1936 in science
The year 1936 in science and technology involved some significant events, listed below.
Chemistry
- February 4 – Radium E becomes the first radioactive element to be made synthetically.
- December 23 – The first nerve agent, Tabun, is discovered by a research team headed by Dr Gerhard Schrader of IG Farben in Germany.
Computer science
- May 28 – Alan Turing's paper "On Computable Numbers" is received by the London Mathematical Society for publication, introducing the concept of the theoretical "a-machine" or Turing machine. Its formal publication is on November 12.

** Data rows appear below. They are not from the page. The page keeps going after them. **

### src/rtl/pipe_wb.sv
// pipe_wb: MIPS-style write-back stage register with HI/LO and optional retire counter
// Ports: clk, rst (async, active-low); mem_* = MEM-stage instruction fields and
// hold (freeze WB register); rf_wdata/rf_waddr/rf_wena = regfile write port;
// hi/lo = architectural HI/LO. Define WB_RETIRE_CNT_EN to add retire_cnt.
module pipe_wb (
  input  logic        clk,
  input  logic        rst,
  input  logic        mem_valid,
  input  logic        hold,
  input  logic [31:0] mem_pc4,
  input  logic [31:0] mem_alu_out,
  input  logic [31:0] mem_dmem_out,
  input  logic [4:0]  mem_rf_waddr,
  input  logic        mem_rf_wena,
  input  logic [2:0]  mem_rf_mux_sel,
  input  logic [1:0]  mem_load_size,
  input  logic        mem_load_sign,
  input  logic        mem_hi_wena,
  input  logic        mem_lo_wena,
  input  logic [31:0] mem_hi_wdata,
  input  logic [31:0] mem_lo_wdata,
  output logic [31:0] rf_wdata,
  output logic [4:0]  rf_waddr,
  output logic        rf_wena,
  output logic [31:0] hi,
  output logic [31:0] lo
`ifdef WB_RETIRE_CNT_EN
  ,
  output logic [31:0] retire_cnt
`endif
);
  logic        wb_valid, wb_wena, wb_sign, wb_hi_wena, wb_lo_wena;
  logic [31:0] wb_pc4, wb_alu, wb_dmem, wb_hi_wdata, wb_lo_wdata;
  logic [4:0]  wb_waddr;
  logic [2:0]  wb_sel;
  logic [1:0]  wb_size;
  logic [31:0] lane_word, load_data;
  logic [7:0]  lane_byte;
  logic [15:0] lane_half;

  always_ff @(posedge clk or negedge rst)
    if (!rst) begin
      wb_valid    <= 1'b0;
      wb_pc4      <= '0;
      wb_alu      <= '0;
      wb_dmem     <= '0;
      wb_waddr    <= '0;
      wb_wena     <= 1'b0;
      wb_sel      <= '0;
      wb_size     <= '0;
      wb_sign     <= 1'b0;
      wb_hi_wena  <= 1'b0;
      wb_lo_wena  <= 1'b0;
      wb_hi_wdata <= '0;
      wb_lo_wdata <= '0;
    end else if (!hold) begin
      wb_valid    <= mem_valid;
      wb_pc4      <= mem_pc4;
      wb_alu      <= mem_alu_out;
      wb_dmem     <= mem_dmem_out;
      wb_waddr    <= mem_rf_waddr;
      wb_wena     <= mem_rf_wena;
      wb_sel      <= mem_rf_mux_sel;
      wb_size     <= mem_load_size;
      wb_sign     <= mem_load_sign;
      wb_hi_wena  <= mem_hi_wena;
      wb_lo_wena  <= mem_lo_wena;
      wb_hi_wdata <= mem_hi_wdata;
      wb_lo_wdata <= mem_lo_wdata;
    end

  // HI/LO rewrite every edge the instruction sits in WB, so a held write is idempotent
  always_ff @(posedge clk or negedge rst)
    if (!rst) begin
      hi <= '0;
      lo <= '0;
    end else begin
      if (wb_valid && wb_hi_wena) hi <= wb_hi_wdata;
      if (wb_valid && wb_lo_wena) lo <= wb_lo_wdata;
    end

`ifdef WB_RETIRE_CNT_EN
  // An instruction retires at the edge where WB takes new contents
  always_ff @(posedge clk or negedge rst)
    if (!rst) retire_cnt <= '0;
    else if (!hold && wb_valid) retire_cnt <= retire_cnt + 32'd1;
`endif

  // Little-endian lane extraction
  always_comb begin
    lane_word = wb_dmem >> {wb_alu[1:0], 3'b000};
    lane_byte = lane_word[7:0];
    lane_half = wb_alu[1] ? wb_dmem[31:16] : wb_dmem[15:0];
    load_data = wb_size == 2'b10 ? {{24{wb_sign & lane_byte[7]}}, lane_byte} :
                wb_size == 2'b01 ? {{16{wb_sign & lane_half[15]}}, lane_half} : wb_dmem;
  end

  assign rf_waddr = wb_waddr;
  assign rf_wena  = wb_valid && wb_wena && (wb_waddr != 5'd0);
  assign rf_wdata = wb_sel == 3'd1 ? wb_pc4 :
                    wb_sel == 3'd2 ? hi :
                    wb_sel == 3'd3 ? lo :
                    wb_sel == 3'd4 ? load_data :
                    wb_sel == 3'd5 ? wb_alu : 32'd0;
endmodule
### config.mk
export PLATFORM = sky130hd
export DESIGN_NAME = pipe_wb
export DESIGN_NICKNAME = d
export VERILOG_FILES = /design/src/rtl/pipe_wb.sv
export SDC_FILE = /design/constraint.sdc
export NUM_CORES = 1
export LEC_CHECK = 0
export ABC_AREA = 1
export BUFFER_PORTS_ARGS = -buffer_cell sky130_fd_sc_hd__buf_4
export CAP_MARGIN = 20
export CORE_ASPECT_RATIO = 1.5
export CORE_MARGIN = 1
export CORE_UTILIZATION = 58
export CTS_CLUSTER_SIZE = 24
export DETAILED_ROUTE_END_ITERATION = 7
export PLACE_DENSITY = 0.86
export SLEW_MARGIN = 10
export SYNTH_ARGS = -nofsm -noshare
export SYNTH_HDL_FRONTEND = slang
export SYNTH_SLANG_ARGS = --single-unit
### constraint.sdc
create_clock -name clk -period 2 [get_ports clk]
set_input_delay 0 -clock clk [delete_from_list [all_inputs] [get_ports clk]]
set_output_delay 0 -clock clk [all_outputs]
set_load 0.03 [all_outputs]
==> impl_metrics.py, run 1 <==
metrics = {
    "logic_synthesis": {
        "seq_area_frac_synth": 0.537,
        "synthAdderAreaFrac": 0,
        "yosysTopAreaCellShare": 0.537,
        "synth_top_family_by_area": "simple AND/OR/NAND/NOR gates",
        "avgSynthCellArea_um2": 8.69,
        "syn_area_um2": 11100,
        "synthSimpleGateAreaFrac": 0.209,
        "synth.distinct_cells": 31,
        "yosys_register_bits": 239,
        "async_flop_share": 1.00,
        "syn_nets": 1461,
        "synth.largest_area_cell": "dfrtp_1",
        "synth-main-ff-cell": "dfrtp_1",
        "yosys_warnings": 0,
        "synth_area_leaders": "dfrtp_1 54%, nand2_1 11%, mux2_2 8.7%, a21oi_1 4.4%, inv_1 4.2%",
        "synth_edf_count": 0,
        "syn_inst": 1283,
        "synth_xor_area_frac": 0,
        "muxShareOfSynthArea": 0.0869,
        "synth_compound_area_frac": 0.0907,
    },
    "grt": {
        "grt_max_degree": 70,
        "gr-total-overflow": 18,
        "grtUsageTotal": 0.755,
    },
    "floorplanning": {
        "die_x_um": 115,
        "start_util": 0.596,
        "rows": 61,
        "die_y_um": 172,
        "io_pins": 280,
    },
    "placed_design": {
        "place_hpwl_um": 25500,
        "io_buffers": 279,
        "gp_congestion": 0.975,
    },
    "status": {
        "error": "[ERROR GRT-0232] Routing congestion too high. Check the congestion heatmap in the GUI.",
        "failing_step": "global routing",
        "status": "stopped before the end",
    },
    "clock_network": {
        "clockBufferDepth": 3,
        "cts_root_buf": "clkbuf_16",
        "cts_max_level": 1,
        "cts_sinks": 239,
        "cts_buffers": 23,
    },
    "timing": {
        "worst_path_end_type": "primary output",
        "grt_repair_worst_endpoint": "rf_wdata[27]",
    },
}
-- routing by layer --
metal,overflow,track usage
met5,0,0.269
met4,10,0.809
met3,0,0.604
met2,7,0.922
met1,1,0.728
-- Yosys cell counts (23+ instances only) --
| library cell | n |
|---|---|
| nand2_1 | 333 |
| dfrtp_1 | 239 |
| inv_1 | 125 |
| nor2_1 | 109 |
| a21oi_1 | 97 |
| mux2_2 | 86 |
| o21ai_0 | 80 |
| nand3_1 | 60 |
| buf_2 | 35 |
| nor3_1 | 32 |
| clkbuf_1 | 23 |
-- through the flow --
step                setup TNS (ns)  area, um2  setup slack [ns]   util  cells
detailed placement               0      13600             0.197  0.728   1774
global placement                 0      13600             0.264  0.728   1774
floorplan                        0      11100             0.520      -   1283
CTS                          -1.17      17100           -0.0734  0.914   2049
-- cells by family after synthesis --
kind of cell,count (synthesis)
AND/OR/NAND/NOR,561
flip-flops,239
buffers and inverters,204
AO/OA/AOI/OAI,193
multiplexers,86
-- repair_timing --
action                                  CTS
resized for setup                        90
endpoints found under the setup margin   32
gates cloned                              6
setup buffers                            26
hold buffers                            202
pin swaps                                22
endpoints found under the hold margin   414
==> run 2: changes to the inputs <==
--- a/config.mk
+++ b/config.mk
@@ -8,12 +8,10 @@
 export ABC_AREA = 1
 export BUFFER_PORTS_ARGS = -buffer_cell sky130_fd_sc_hd__buf_4
 export CAP_MARGIN = 20
-export CORE_ASPECT_RATIO = 1.5
 export CORE_MARGIN = 1
-export CORE_UTILIZATION = 58
-export CTS_CLUSTER_SIZE = 24
+export CORE_UTILIZATION = 40
 export DETAILED_ROUTE_END_ITERATION = 7
-export PLACE_DENSITY = 0.86
+export PLACE_DENSITY_LB_ADDON = 0.15
 export SLEW_MARGIN = 10
 export SYNTH_ARGS = -nofsm -noshare
 export SYNTH_HDL_FRONTEND = slang
==> impl_metrics.py, run 2 <==
metrics = {
    "status": {
        "status": "complete, but fails checks",
        "violations": "setup timing",
    },
    "logic_synthesis": {
        "synth.distinct_cells": 31,
        "synth_edf_count": 0,
        "yosys_warnings": 0,
        "yosysMostFrequentCell": "nand2_1",
        "synth_area_leaders": "dfrtp_1 54%, nand2_1 11%, mux2_2 8.7%, a21oi_1 4.4%, inv_1 4.2%",
        "syn_area_um2": 11100,
        "synth.largest_area_cell": "dfrtp_1",
        "yosysTopAreaCellShare": 0.537,
        "syn_nets": 1461,
        "syn_inst": 1283,
        "synthTopCellsByCount": "333 x nand2_1, 239 x dfrtp_1, 125 x inv_1",
        "seq_area_frac_synth": 0.537,
        "async_flop_share": 1.00,
        "avgSynthCellArea_um2": 8.69,
        "synth-main-ff-cell": "dfrtp_1",
        "yosys_register_bits": 239,
    },
    "pwr": {
        "p_total_uw": 16300,
        "ir_worst_vdd_v": 0.000528,
        "p_leak_uw": 0.00892,
        "p_per_area_nw_per_um2": 898,
    },
    "cells_and_area": {
        "fin_nets": 1966,
        "post-route-cell-area_um2": 18100,
        "final_cells": 2180,
        "final_cell_mix": "276 x buf_4, 236 x nand2_1, 235 x dfrtp_1, 185 x dlygate4sd3_1, 109 x inv_1",
        "area_growth_pct": 62.6,
        "final_common_cell": "buf_4",
        "drive_gt1_frac": 0.384,
        "final_core_util": 0.667,
    },
    "timing": {
        "hold_viol": 0,
        "setup_viol": 32,
        "slew_violations": 0,
        "max_freq_ghz": 0.463,
        "tns_ns": -2.84,
        "finalCritPeriodShare": 1.08,
        "layout_setup_ws_ns": -0.158,
        "fin_skew_ns": 0.00743,
        "rsz0062_at_grt": "yes",
        "maxSlewHeadroom": 0.618,
        "tightest_slew_ns": 0.573,
        "fin_crit_ns": 2.16,
    },
    "drt": {
        "routed_via_density": 4.91,
        "final_antenna_net_count": 0,
        "firstDrtPassIters": 5,
        "vias": 10700,
        "wl_per_cell_um": 17.9,
        "wl_um": 39100,
        "drcViolationCount": 0,
        "drt_iter0_drc": 652,
    },
    "grt": {
        "grtUsageTotal": 0.273,
        "grt_pass1_wl_um": 60000,
        "gr-total-overflow": 0,
        "grt_max_degree": 66,
        "grt_pass1_vias": 10800,
        "antenna_found_initial": 1,
    },
    "worst_hold_path": {
        "worst_hold_path_type": "input port to register",
        "min_path_cells": 2,
    },
    "clock_network": {
        "cts_root_buf": "clkbuf_16",
        "cts_max_level": 1,
        "clockBufferDepth": 3,
        "cts_sinks": 239,
        "cts_buffers": 27,
        "cts_tree": "built",
        "clk_pin_slew_ns": 0.06,
        "insertion_delay_ns": 0.54,
    },
    "placed_design": {
        "io_buffers": 279,
        "place_inst": 1902,
        "gp_congestion": 0.864,
        "place_hpwl_um": 25100,
        "dpl_cell_area_um2": 13800,
    },
    "setup_path": {
        "end_kind": "output port",
        "worstPathMaxFanout": 8,
        "critPathLaunchType": "register",
        "critPathArrivalTime_ns": 2.16,
        "r2r.worst_path.cells": 4,
        "ff2ff_setup_slack_ns": 0.62,
        "critPathRequiredTime_ns": 2.00,
        "crit_type": "register to output port",
    },
    "floorplanning": {
        "rows": 60,
        "start_util": 0.410,
        "die_x_um": 169,
        "coreArea_um2": 27200,
        "die_y_um": 169,
        "die-area_um2": 28500,
        "io_pins": 280,
    },
    "flow_run": {
        "cap_violations": 0,
    },
}
==> run 2: cell counts after synthesis <==
Identical to the previous run, type by type.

- Rózsa Péter presents a paper entitled "Über rekursive Funktionen der zweite Stufe" to the International Congress of Mathematicians in Oslo, helping to found the modern field of recursive function theory.
Earth sciences
- Inge Lehmann argues that the Earth's molten interior has a solid inner core.
History of science and technology
- Economist John Maynard Keynes buys a trunk of Isaac Newton's papers at auction.
Mathematics
- March – Alonzo Church's "A Note on the Entscheidungsproblem" is published.
- Dutch mathematician Cornelis Simon Meijer introduces the Meijer G-function.
Paleontology
- First remains of the small Late Triassic South American dinosaur Staurikosaurus are found by Llewellyn Ivor Price in Brazil, the first dinosaur to be discovered there.
Physiology and medicine
- July 4 – First publication recognizing stress as a biological condition.
- December 7 – Streptococcous meningitis is successfully treated for the first time with a sulfonamide.
- American researcher Thomas Francis Jr. isolates influenza B virus. Also this year, Australian Macfarlane Burnet discovers that Orthomyxoviridae can be grown in embryonated hens’ eggs.
- António Egas Moniz publishes his first report of performing a prefrontal leukotomy on a human patient.
- Guido Fanconi describes a connection between celiac disease, cystic fibrosis of the pancreas and bronchiectasis.
- Harry Himsworth distinguishes the two principal types of diabetes.
Psychology
- Sherif's experiment on conformity.
Technology
- June 26 – Focke-Wulf Fw 61, the first fully controllable helicopter, makes its first flight.
- November 3 – The world's first regular daily high-definition television broadcast service is begun by the British Broadcasting Corporation from Alexandra Palace in London. The service initially alternates on a weekly basis between John Logie Baird's 240-line electromechanical system and the Marconi–EMI all-electronic 405-line television system.
Zoology
- September 7 – Death of the last recorded thylacine, in Hobart Zoo.
- November 9 – American explorer Ruth Harkness encounters and captures in China a live giant panda, a cub named Su Lin, the first to enter the United States.
Awards
- Fields Prize in Mathematics : Lars Ahlfors and Jesse Douglas
- Nobel Prizes
- * Physics – Victor Franz Hess, Carl David Anderson
- * Chemistry – Peter Debye
- * Medicine – Sir Henry Hallett Dale, Otto Loewi
Births
- January 8 – Robert May, Australian-born Government Chief Scientific Adviser (United Kingdom).
- January 10
- * Walter Bodmer, German-born British human geneticist.
- * Robert Wilson, American physicist and radio astronomer.
- January 27 – Barry Barish, American gravitational physicist, Nobel Prize winner.
- March 16 – Raymond Vahan Damadian, Armenian-American MRI practitioner.
- March 24 – David Suzuki, Canadian geneticist and populariser of science.
- April 1 – Abdul Qadeer Khan, Pakistani nuclear physicist.
- April 17 – Meemann Chang, Chinese paleontologist.
- June 29 – Leon O. Chua, American electrical engineer and computer scientist.
- August 1 – W. D. Hamilton, English evolutionary biologist, widely recognised as one of the greatest evolutionary theorists of the 20th century.
- August 17 – Margaret Hamilton, American computer scientist, Presidential Medal of Freedom laureate.
- September 17 – Gerald Guralnik, American physicist most famous for his co-discovery of the Higgs mechanism and Higgs boson.
- November 25 – John Taylor, English inventor.
- December 22 – James Burke, British historian and populariser of science.
- December 31 – Szilveszter E. Vizi, Hungarian physician, neuroscientist and pharmacologist.
Deaths
- February 9 – Sir Charles Ballance, English surgeon.
- February 27 – Ivan Pavlov, Russian physiologist.
- April 8 – Róbert Bárány, Austro-Hungarian-born otologist, Nobel Prize winner in medicine.
- April 9 – John Uri Lloyd, American pharmacist and science fiction author.
- April 27 – Karl Pearson, English mathematician.
- August 25 – Maria von Linden, German bacteriologist and zoologist.